Let us begin at the top: the two souls who run the two arms of project why with utmost efficiency and like a clock work orange have been with us for almost a decade. One of them was barely sixteen when she joined our wagon as an unpaid volunteer who use to come and run a small medical post that we opened for two half hours a day. She then graduated to distributing nutrition and that is when I discovered her inborn managerial talent. She learned at the speed of light and slowly but surely carved her place in project why. Today she runs her part of the show single handedly. Over the years she carefully selected her team, hired and fired with the needed aplomb. I have never seen her buckle under any circumstance, she always conjures a better solution. When she joined she was what you call a school drop out, not because of lack of aptitude but because she was beaten mercilessly and her mom decided that she should not go back. But she is not one who gives up. While working with us she completed her class X, XII and is now sitting for her BA final exams. What is amazing is that she never took a day off. You may have guessed, I am talking of Rani.

Rani is aptly seconded by a vibrant team of teachers. Some have been with us for many years, others have joined more recently. Each and everyone of them is committed and diligent. Come to think of it most of them were not destined to be teachers. Many were simple housewives whose education had been truncated by an early arranged marriage. Others were young people who had finished their studies in some remote place and come to the city to seek greener pastures. They learned on the job and boy they learned well. I can only say Chapeau bas to all of them.

The other arm of project why, namely the women centre was created from scratch by a young man who joined us a a teacher but soon emerged as social activist at heart, someone who strangely echoed my way of thinking: almost a kindred spirit. He soon graduated from his role as a humanities teacher to being the one I turned to in moment of crises. When we decided to set up the women centre as a case of force majeure, it was he I turned to. The result is there for all to see: a vibrant centre catering to more than 300 souls. And here again there is a superb team that runs the show. Well done Dharmendra.

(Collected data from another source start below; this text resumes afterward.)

$ cat src/rtl/lsu_pkg.sv
// Shared types and constants for the load/store unit.
// Holds the FSM state type and RV32I width/opcode encodings.
package lsu_pkg;

  typedef enum logic [1:0] {
    IDLE   = 2'd0,
    ACCESS = 2'd1,
    DONE   = 2'd2
  } lsu_state_t;

  localparam logic [2:0] F3_B  = 3'b000;
  localparam logic [2:0] F3_H  = 3'b001;
  localparam logic [2:0] F3_W  = 3'b010;
  localparam logic [2:0] F3_BU = 3'b100;
  localparam logic [2:0] F3_HU = 3'b101;

  localparam logic [6:0] OP_LOAD  = 7'b0000011;
  localparam logic [6:0] OP_STORE = 7'b0100011;

endpackage

$ cat src/rtl/lsu_align.sv
// Byte-lane steering for stores and load extraction/extension.
// Also flags misaligned addresses and func3 codes outside the load set.
module lsu_align
  import lsu_pkg::*;
(
  input  logic [2:0]  func3,
  input  logic [1:0]  addr_lo,
  input  logic [31:0] store_data,
  input  logic [31:0] mem_rdata,
  output logic [31:0] wdata,
  output logic [3:0]  be,
  output logic [31:0] load_ext,
  output logic        misaligned,
  output logic        illegal
);

  logic [31:0] shifted;
  logic [7:0]  byte_sel;
  logic [15:0] half_sel;

  // Store lanes: replicate the datum and shift the enables to the lane.
  always_comb begin
    wdata = store_data;
    be    = 4'b1111;
    unique case (func3[1:0])
      2'b00: begin
        wdata = {4{store_data[7:0]}};
        be    = 4'b0001 << addr_lo;
      end
      2'b01: begin
        wdata = {2{store_data[15:0]}};
        be    = 4'b0011 << addr_lo;
      end
      default: ;
    endcase
  end

  // Load extraction: pick the byte/half lane, then sign or zero extend.
  always_comb begin
    shifted  = mem_rdata >> {addr_lo, 3'b000};
    byte_sel = shifted[7:0];
    half_sel = addr_lo[1] ? mem_rdata[31:16] : mem_rdata[15:0];
    load_ext = '0;
    illegal  = 1'b0;
    unique case (func3)
      F3_B:    load_ext = {{24{byte_sel[7]}}, byte_sel};
      F3_H:    load_ext = {{16{half_sel[15]}}, half_sel};
      F3_W:    load_ext = mem_rdata;
      F3_BU:   load_ext = {24'd0, byte_sel};
      F3_HU:   load_ext = {16'd0, half_sel};
      default: illegal  = 1'b1;
    endcase
  end

  // Halfwords need bit 0 clear, words need both low bits clear.
  always_comb begin
    misaligned = ((func3[1:0] == 2'b01) & addr_lo[0])
               | ((func3[1:0] == 2'b10) & (|addr_lo));
  end

endmodule

$ cat src/rtl/lsu.sv
// Load/store unit: one RV32I memory access per request.
// Stalls the pipeline until the bus completes, errors or times out.
module lsu
  import lsu_pkg::*;
#(
  parameter int TIMEOUT = 16
) (
  input  logic        clk,
  input  logic        reset,
  input  logic        req_valid,
  input  logic        is_load,
  input  logic        is_store,
  input  logic [2:0]  func3,
  input  logic [31:0] addr,
  input  logic [31:0] store_data,
  output logic        stall,
  output logic        done,
  output logic        err,
  output logic [31:0] load_data,
  output logic        mem_req,
  output logic        mem_we,
  output logic [31:0] mem_addr,
  output logic [31:0] mem_wdata,
  output logic [3:0]  mem_be,
  input  logic        mem_ready,
  input  logic [31:0] mem_rdata
);

  localparam int CW = $clog2(TIMEOUT);

  lsu_state_t  state_q, state_d;
  logic [CW-1:0] cnt_q, cnt_d;
  logic [31:0] ld_q, ld_d;
  logic        err_q, err_d;
  logic [31:0] addr_q, addr_d;
  logic [2:0]  f3_q, f3_d;
  logic        we_q, we_d;
  logic [31:0] wdata_q, wdata_d;
  logic [3:0]  be_q, be_d;

  logic        req;
  logic        bad;
  logic [2:0]  al_f3;
  logic [1:0]  al_lo;
  logic [31:0] al_wdata;
  logic [3:0]  al_be;
  logic [31:0] al_load;
  logic        al_mis;
  logic        al_ill;

  // In IDLE the aligner sees the live request, afterwards the latched one.
  always_comb begin
    req   = req_valid & (is_load | is_store);
    al_f3 = (state_q == IDLE) ? func3 : f3_q;
    al_lo = (state_q == IDLE) ? addr[1:0] : addr_q[1:0];
    bad   = al_ill | al_mis | (is_load & is_store)
          | (is_store & func3[2]);
  end

  lsu_align u_align (
    .func3      (al_f3),
    .addr_lo    (al_lo),
    .store_data (store_data),
    .mem_rdata  (mem_rdata),
    .wdata      (al_wdata),
    .be         (al_be),
    .load_ext   (al_load),
    .misaligned (al_mis),
    .illegal    (al_ill)
  );

  // Next-state logic: validate, access with timeout, report completion.
  always_comb begin
    state_d = state_q;
    cnt_d   = cnt_q;
    ld_d    = ld_q;
    err_d   = err_q;
    addr_d  = addr_q;
    f3_d    = f3_q;
    we_d    = we_q;
    wdata_d = wdata_q;
    be_d    = be_q;
    unique case (state_q)
      IDLE: begin
        if (req) begin
          if (bad) begin
            err_d   = 1'b1;
            ld_d    = '0;
            state_d = DONE;
          end else begin
            addr_d  = addr;
            f3_d    = func3;
            we_d    = is_store;
            wdata_d = al_wdata;
            be_d    = al_be;
            cnt_d   = '0;
            state_d = ACCESS;
          end
        end
      end
      ACCESS: begin
        if (mem_ready) begin
          if (!we_q) ld_d = al_load;
          err_d   = 1'b0;
          state_d = DONE;
        end else if (cnt_q == CW'(TIMEOUT - 1)) begin
          err_d   = 1'b1;
          ld_d    = '0;
          state_d = DONE;
        end else begin
          cnt_d = cnt_q + 1'b1;
        end
      end
      DONE:    state_d = IDLE;
      default: state_d = IDLE;
    endcase
  end

  // State and capture registers with synchronous reset.
  always_ff @(posedge clk) begin
    if (reset) begin
      state_q <= IDLE;
      cnt_q   <= '0;
      ld_q    <= '0;
      err_q   <= 1'b0;
      addr_q  <= '0;
      f3_q    <= '0;
      we_q    <= 1'b0;
      wdata_q <= '0;
      be_q    <= '0;
    end else begin
      state_q <= state_d;
      cnt_q   <= cnt_d;
      ld_q    <= ld_d;
      err_q   <= err_d;
      addr_q  <= addr_d;
      f3_q    <= f3_d;
      we_q    <= we_d;
      wdata_q <= wdata_d;
      be_q    <= be_d;
    end
  end

  // Outputs: stall is combinational in IDLE so the PC holds at once.
  always_comb begin
    stall     = (state_q == IDLE) ? req : (state_q == ACCESS);
    done      = (state_q == DONE);
    mem_req   = (state_q == ACCESS);
    mem_we    = we_q;
    mem_addr  = {addr_q[31:2], 2'b00};
    mem_wdata = wdata_q;
    mem_be    = be_q;
    err       = err_q;
    load_data = ld_q;
  end

endmodule

$ cat config.mk
export PLATFORM = sky130hd
export DESIGN_NAME = lsu
export DESIGN_NICKNAME = d
export VERILOG_FILES = /design/src/rtl/lsu_pkg.sv /design/src/rtl/lsu_align.sv /design/src/rtl/lsu.sv
export SDC_FILE = /design/constraint.sdc
export NUM_CORES = 1
export LEC_CHECK = 0
export CAP_MARGIN = 30
export CORE_MARGIN = 4
export CORE_UTILIZATION = 35
export CTS_CLUSTER_DIAMETER = 80
export DETAILED_ROUTE_END_ITERATION = 12
export GPL_TIMING_DRIVEN = 0
export PLACE_DENSITY_LB_ADDON = 0.05
export SLEW_MARGIN = 0
export SYNTH_ARGS = -nofsm -noshare
export SYNTH_HDL_FRONTEND = slang
export SYNTH_HIERARCHICAL = 1
export SYNTH_SLANG_ARGS = --single-unit
$ cat constraint.sdc
create_clock -name clk -period 3.6 [get_ports clk]
set_clock_uncertainty 0.05 [all_clocks]
set_input_delay 1.08 -clock clk [delete_from_list [all_inputs] [get_ports clk]]
set_output_delay 1.08 -clock clk [all_outputs]
set_load 0.02 [all_outputs]
## Word level (Yosys, flattened, before mapping)

Cells that the tools add are included.

| operators by class | value |
|---|---|
| $add $sub $neg | 1 |
| muxes and demuxes | 29 |
| shift operators | 3 |
| equality and inequality tests | 16 |
| reduce and logical (&&, ||, !) cells | 11 |
| bitwise operators | 11 |

Operators with widths:

| kind | number |
|---|---|
| 2-to-1 mux 32 bit | 5 |
| one-hot mux 32 bit (5 select lines) | 1 |
| one-hot mux 32 bit (2 select lines) | 2 |
| right shift 32 x 5 -> 8 bit | 1 |
| 2-to-1 mux 16 bit | 1 |
| 2-to-1 mux 4 bit | 4 |
| one-hot mux 4 bit (2 select lines) | 2 |
| 2-to-1 mux 2 bit | 5 |
| inequality test 2 bit, second input constant | 5 |
| AND reduction 5 bit | 2 |
| equality test 3 bit, second input constant | 2 |
| 2-to-1 mux 1 bit | 6 |
| bitwise AND 1 bit | 5 |
| bitwise OR 1 bit | 5 |
| OR reduction 5 bit | 1 |
| adder 4 x 1 -> 4 bit, second input constant | 1 |
| equality test 2 x 1 -> 1 bit, second input constant | 2 |
| equality test 2 bit, second input constant | 2 |
| equality test 4 bit, second input constant | 1 |
| logical NOT 2 bit | 2 |
| one-hot mux 2 bit (2 select lines) | 1 |
| AND reduction 4 bit | 1 |
| left shift 1 x 2 -> 4 bit, first input constant | 1 |
| left shift 2 x 2 -> 4 bit, first input constant | 1 |
| 12 further kinds | 12 |

| storage, ports and cells | value |
|---|---|
| output and inout bits | 105 |
| register bits after elaboration | 111 |
| word-level logic and storage cells | 80 |
| bits of input ports | 105 |

## Logic depth before layout (Yosys ltp)

Gate-level depths: netlist of the first run.

| logic depth | value |
|---|---|
| depth in word-level cells | 11 |
| depth in mapped cells | 12 |

## Hierarchy

The synthesis of the first run kept the hierarchy.

By module, submodules not included:

| module | area an instance (um^2) | times used | cells an instance |
|---|---|---|---|
| lsu | 4700.8 | 1 | 533 |
| lsu_align | 1193.6 | 1 | 171 |

## Worst setup path before layout of the first run

OpenSTA, ideal clock, no wires.

| timing | value |
|---|---|
| path kind | input to register |
| start point | in func3[1] |
| end point | reg wdata_q[18] (netlist: mem_wdata[18]) |
| setup time | 140 ps |
| stages | 11 |
| arrival | 3176 ps |
| path buffers | 5 |
| slack | 234 ps |
| cells stage by stage | mux2_2 clkbuf_1 clkbuf_1 clkbuf_1 o22ai_1 nor4_2 nand3_1 buf_2 buf_2 nand2_1 a21oi_2 |

| on the way | value |
|---|---|
| longest elaborated chain between the ends | 9 |

Ends and longest elaborated chain:

| element | line | RTL |
|---|---|---|
| from (decl) | lsu.sv:13 | `input logic [2:0] func3,` |
| 2-to-1 mux 3 bit * | lsu.sv:54 | `al_f3 = (state_q == IDLE) ? func3 : f3_q;` |
| equality test 2 x 1 -> 1 bit or equality test 2 bit (tied branches) | lsu_align.sv:57, lsu_align.sv:58 |  |
| bitwise AND 1 bit, on equally long branches | lsu_align.sv:57, lsu_align.sv:58 |  |
| bitwise OR 1 bit * | lsu_align.sv:58 | `\| ((func3[1:0] == 2'b10) & (\|addr_lo));` |
| net al_mis | lsu.sv:48 | `logic al_mis;` |
| bitwise OR 1 bit * (2 in a row) | lsu.sv:56 | `bad = al_ill \| al_mis \| (is_load & is_store)` |
| bitwise OR 1 bit * | lsu.sv:57 | `\| (is_store & func3[2]);` |
| inverter 1 bit (no source line) * | n/a |  |
| AND reduction 3 bit (no source line) * | n/a |  |
| to (signal assigned) | lsu.sv:139 | `wdata_q <= wdata_d;` |
| to (decl) | lsu.sv:38 | `logic [31:0] wdata_q, wdata_d;` |

Mark *: on every way through the listed nets, which the timed path passes. The rest lies on a longest branch.
A chain may end at the register's enable or synchronous reset.

## Worst setup path after layout of the first run

| timing | value |
|---|---|
| start point | in is_store |
| end point | out stall |

| on the way | value |
|---|---|
| longest elaborated chain between the ends | 3 |

Ends and longest elaborated chain:

| element | line | RTL |
|---|---|---|
| from (decl) | lsu.sv:12 | `input logic is_store,` |
| bitwise OR 1 bit | lsu.sv:53 | `req = req_valid & (is_load \| is_store);` |
| bitwise AND 1 bit | lsu.sv:53 |  |
| 2-to-1 mux 1 bit | lsu.sv:146 | `stall = (state_q == IDLE) ? req : (state_q == ACCESS);` |
| to (decl) | lsu.sv:16 | `output logic stall,` |

Every way passes these cells.

==> results of run 1 <==
power by group through the flow:
stage / sequential (mW) / clock [mW] / combinational (mW)
2_1_floorplan: 1.37 / 0 / 0.580
3_3_place_gp: 1.34 / 0 / 0.976
3_5_place_dp: 1.34 / 0 / 0.980
4_1_cts: 1.31 / 1.02 / 0.986
5_1_grt: 1.32 / 1.07 / 1.06
6_report: 1.31 / 0.988 / 0.983
registers in the layout, indices dropped and copies added (netlist names):
register   cells
mem_we         1
mem_wdata     32
load_data     32
err            1
f3_q           3
addr_q        32
mem_be         4
state_q        2
cnt_q          4
what timing repair did:
| item | CTS | global route |
|---|---|---|
| hold buffers | 0 | 0 |
| endpoints found under the setup margin | 112 | 79 |
| cloned | 0 | 0 |
| gates resized for setup | 6 | 8 |
| pin swaps | 1 | 0 |
| setup buffers | 1 | 0 |
cell families (layout without fill, tap and decap cells):
family	Yosys count	in the layout
AO/OA/AOI/OAI	136	136
adder cells (fa/ha/maj)	1	1
buffers and inverters	96	316
flip-flops	111	111
multiplexers	72	72
other	1	2
AND/OR/NAND/NOR	287	287
cells in the final DEF, fill, tap and decap left out, types with 2 or more instances in the layout:
cell type	Yosys	layout
nand3_1	6	5
buf_12	10	10
mux2_4	1	2
conb_1	1	2
mux2_2	26	25
a21oi_2	18	18
a211oi_1	16	16
nor3b_1	3	3
mux2i_1	45	45
clkbuf_4	0	3
nand2_1	204	204
clkbuf_8	0	2
clkdlybuf4s50_1	0	206
inv_1	2	2
o32ai_1	2	2
clkbuf_16	0	9
dfxtp_1	111	111
clkbuf_2	0	3
buf_4	40	41
inv_6	0	2
o21ai_0	11	11
a21oi_1	60	60
buf_2	11	10
nor2_1	13	13
nand2b_1	35	35
a211o_1	4	4
or2_2	2	2
a221o_1	11	11
a311oi_1	2	2
buf_6	2	2
nor2b_1	13	13
clkbuf_1	28	22
metrics by stage:
step	instances	TNS, ps	cell area (sq um)	worst slack (ps)
global route	1145	0	8560	3.47
CTS	1145	0	8540	26.8
finish	1145	0	8560	147
global placement	1132	-102830	8250	-1070
detailed placement	1132	-111830	8250	-1160
floorplan	705	0	5900	234
worst max-delay path: stages:
cell,delay (ps)
clkdlybuf4s50_1,440
o21a_1,230
o21ba_2,240
dlygate4sd2_1,330
how the worst max path moves through the flow:
stage	start	end
after floorplan	func3[1]	mem_wdata[18]
after global placement	func3[1]	mem_wdata[17]
after detailed placement	func3[1]	mem_wdata[23]
after CTS	func3[1]	mem_wdata[16]
after global routing	func3[0]	mem_wdata[9]
final	is_store	stall
final cells by class:
class                   count  area (sq um)  share of cell area [%]
well taps                 220           275                    3.22
repair buffers            208          2080                    24.3
inverters                   2          7.51                  0.0877
plain buffers              91           697                    8.14
clock inverters             4          36.3                   0.424
multi-input cells         498          2990                    34.9
flip-flops and latches    111          2220                    26.0
clock buffers              11           253                    2.95
routing by layer:
| layer | wire length, um | vias to the layer above |
|---|---|---|
| li1 | - | 2764 |
| met1 | 7770 | 2604 |
| met2 | 9220 | 144 |
| met3 | 1310 | 23 |
| met4 | 333 | 2 |
| met5 | 8 | - |
==> summary.txt, run 1 <==
Synthesis
  • Cell variety after synth: between 50 and 60
  • Post-synth top area share: approximately 38%
  • Synth Area in Simple Gates: a little over a fifth
  • Post-synth top flop: dfxtp_1
  • Synthesis Warnings: 6
  • Synth cell count leaders: nand2_1 (204), dfxtp_1 (111), a21oi_1 (60), mux2i_1 (45), buf_4 (40)
  • Mux cell area share after synthesis: between 10 and 15%
  • Synth Area in Adders: less than 1%
  • Sequential share of the synthesized area: a little under two fifths
  • Largest family of logic cells by synthesized area: simple AND/OR/NAND/NOR gates
  • Most frequent cell after synthesis: nand2_1
  • Synthesized instance count: between 700 and 800
  • #FFs+latches synth: around 110
  • Ys async rst share: 0%
  • Synth Area in XOR/XNOR: 0%
  • Post-synth EDFFs: 0
  • Synth area leader: dfxtp_1
  • Syn avg cell area: 8.37 sq um
  • Synthesized cell area: 5890 sq um
  • Synth top area cells: dfxtp_1 (38%), nand2_1 (13%), mux2i_1 (7.6%), a21oi_1 (5.1%), buf_4 (5.1%)
  • Compound-Gate Fraction of Synth Area: between 10% and 20%

Floorplan
  • Die width: around 140 um
  • Cell row count: 47
  • Starting Density: a little over a third
  • Die ar.: roughly 19000 sq um
  • Core area: around 17000 sq um
  • Die height: around 140 um
  • Boundary Pins: 210

Final layout
  • Layout fillers: around 1600
  • Layout cells sized above 1: 15.0%
  • Nets@finish: about 1000
  • Fin util: 51.8%
  • Antenna cells: 0
  • Area Growth Syn to Fin: 45.2%

Hold path
  • Hold crit path type: reg2reg
  • Hold EP: mem_wdata[3]
  • Min-delay src: mem_wdata[3]
  • Hold depth: 2

Setup path
  • CP Max Fanout: 3
  • R2R Path End: load_data[27]
  • CP required: between 2000 and 2500 ps
  • Worst r2r src: state_q[1]
  • Critical Path Sink Type: primary output
  • CP arrival: around 2300 ps
  • R2R setup slack: roughly 430 ps
  • Reg2Reg Depth: 9
  • Setup Crit Path Kind: in2out
  • Startpoint types: primary input

Clock tree
  • H-tree Lvls: 3
  • Root Driver: clkbuf_16
  • Clock Sinks: roughly 110
  • Clk slew on worst S/H paths: ~70 ps
  • CTS tree: yes
  • Number of buffers created by CTS: 9
  • CTS Buffer Depth: 2
  • Clk Latency, worst-skew pair: 350 ps

Placed design
  • Hpwl dp: approximately 15000 um
  • IO buf count: 207
  • Routability congestion estimate: 0.915

STA
  • Max Slew Vio Count: 0
  • Slew headroom: between 30% and 40%
  • Final setup vio count: 0
  • Hold Fails Final Rpt: 0
  • Final worst path period share: between 90% and 100%
  • RSZ-0062 raised after global routing: false
  • Worst Tran Pin Value: between 900 and 1000 ps
  • Hold_ws: between 400 and 500 ps
  • Fmax: approximately 0.29 GHz
  • Minimum clock period: 3450 ps

Detailed routing
  • Detailed Routing Iterations Pass 1: 4
  • Via density: between 4 and 5
  • Post-route ant nets: 0
  • Wire per inst: approximately 16 um
  • DR iter-0 viols: 180
  • DRC: 0
  • Vias: about 5500
  • Drt total wl: between 15000 and 20000 um

Power
  • Sequential Power Share: 39.9%
  • Internal Power: about 2.3 mW
  • VDD IR max: approximately 0.00023 V
  • Switch share: a little under a third
  • Clock network fraction of design power: a little under a third
  • Comb pwr share: between 20% and 30%
  • Leak pwr: about 3.2 nW
  • P_sw: between 0.9 and 1 mW
  • Total power: about 3.3 mW
  • Power per cell area: approximately 380 nW/um^2

Global routing
  • GR met2 Demand/Resource: about a third
  • Top Usage Layer GRT: met2
  • First-pass GRT wire length: roughly 29000 um
  • Gr ovfl total: 0
  • Initial antenna violation count: 1
  • Met1 usage: between 20% and 30%
  • All-layer global routing usage: roughly 19%
  • Largest net degree at the start of global routing: 20
  • GRT met3 Usage: around 5.4%
  • Vias in the first global route: between 5000 and 6000

Flow run
  • Max cap viols: 0

Run status
  • Outcome: finished, final reports clean
No activity file was read; power rests on OpenSTA's default activity.
==> inputs of run 2 (changes only) <==
--- a/config.mk
+++ b/config.mk
@@ -12,6 +12,7 @@
 export DETAILED_ROUTE_END_ITERATION = 12
 export GPL_TIMING_DRIVEN = 0
 export PLACE_DENSITY_LB_ADDON = 0.05
+export SKIP_LAST_GASP = 1
 export SLEW_MARGIN = 0
 export SYNTH_ARGS = -nofsm -noshare
 export SYNTH_HDL_FRONTEND = slang
==> results of run 2 <==
Same layout as run 1: the final DEF is identical, and so are final timing and power.
==> variant 1 (config.mk and constraints of run 2) <==
Re-encode `lsu_state_t` (3 states) as one-hot, 3 bits wide.
--- a/src/rtl/lsu_pkg.sv
+++ b/src/rtl/lsu_pkg.sv
@@ -3,8 +3,8 @@
 package lsu_pkg;
 
-  typedef enum logic [1:0] {
-    IDLE   = 2'd0,
-    ACCESS = 2'd1,
-    DONE   = 2'd2
+  typedef enum logic [2:0] {
+    IDLE   = 3'b001,
+    ACCESS = 3'b010,
+    DONE   = 3'b100
   } lsu_state_t;
 
Function: same outputs for any inputs over 4 cycles, from zero or initial values and one cycle with reset high; so few cycles prove little.
==> variant 1 against run 2 <==
Die area grew 0.38%; register-to-register slack lost 0.14 ns; setup slack lost 0.073 ns; cell area grew 1.4%; critical path type unchanged; core utilization grew 0.53 points; sequential cell count grew 1; wire length grew 0.61%; area after synthesis grew 0.40%; power shrank 1.9%.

The true measure of the success of team project why is my redundancy. Quite frankly project why does not need me to run. And though my team will vouch for the contrary, I can recognise the writing on the wall: I am really de trop! My only utility is as a fund raiser. That is the only thing my team has not mastered in spite of my best efforts. In hindsight I should be happy as otherwise I would have been completely superfluous. That is not quite the truth as I am aware of my shortcomings and of the fact that I am not eternal and for project why to run beyond me, my team will have to master the art of fund gathering. Maybe that is what needs to be done.

If planet why does see the light of day, and that would be my fund raising master stroke, my real swansong. I know my team will be able to run the show and carry on the work. If that does not happen then they will have to explore new ways. Deep in my heart, I know that many of them will not let project die wither and die.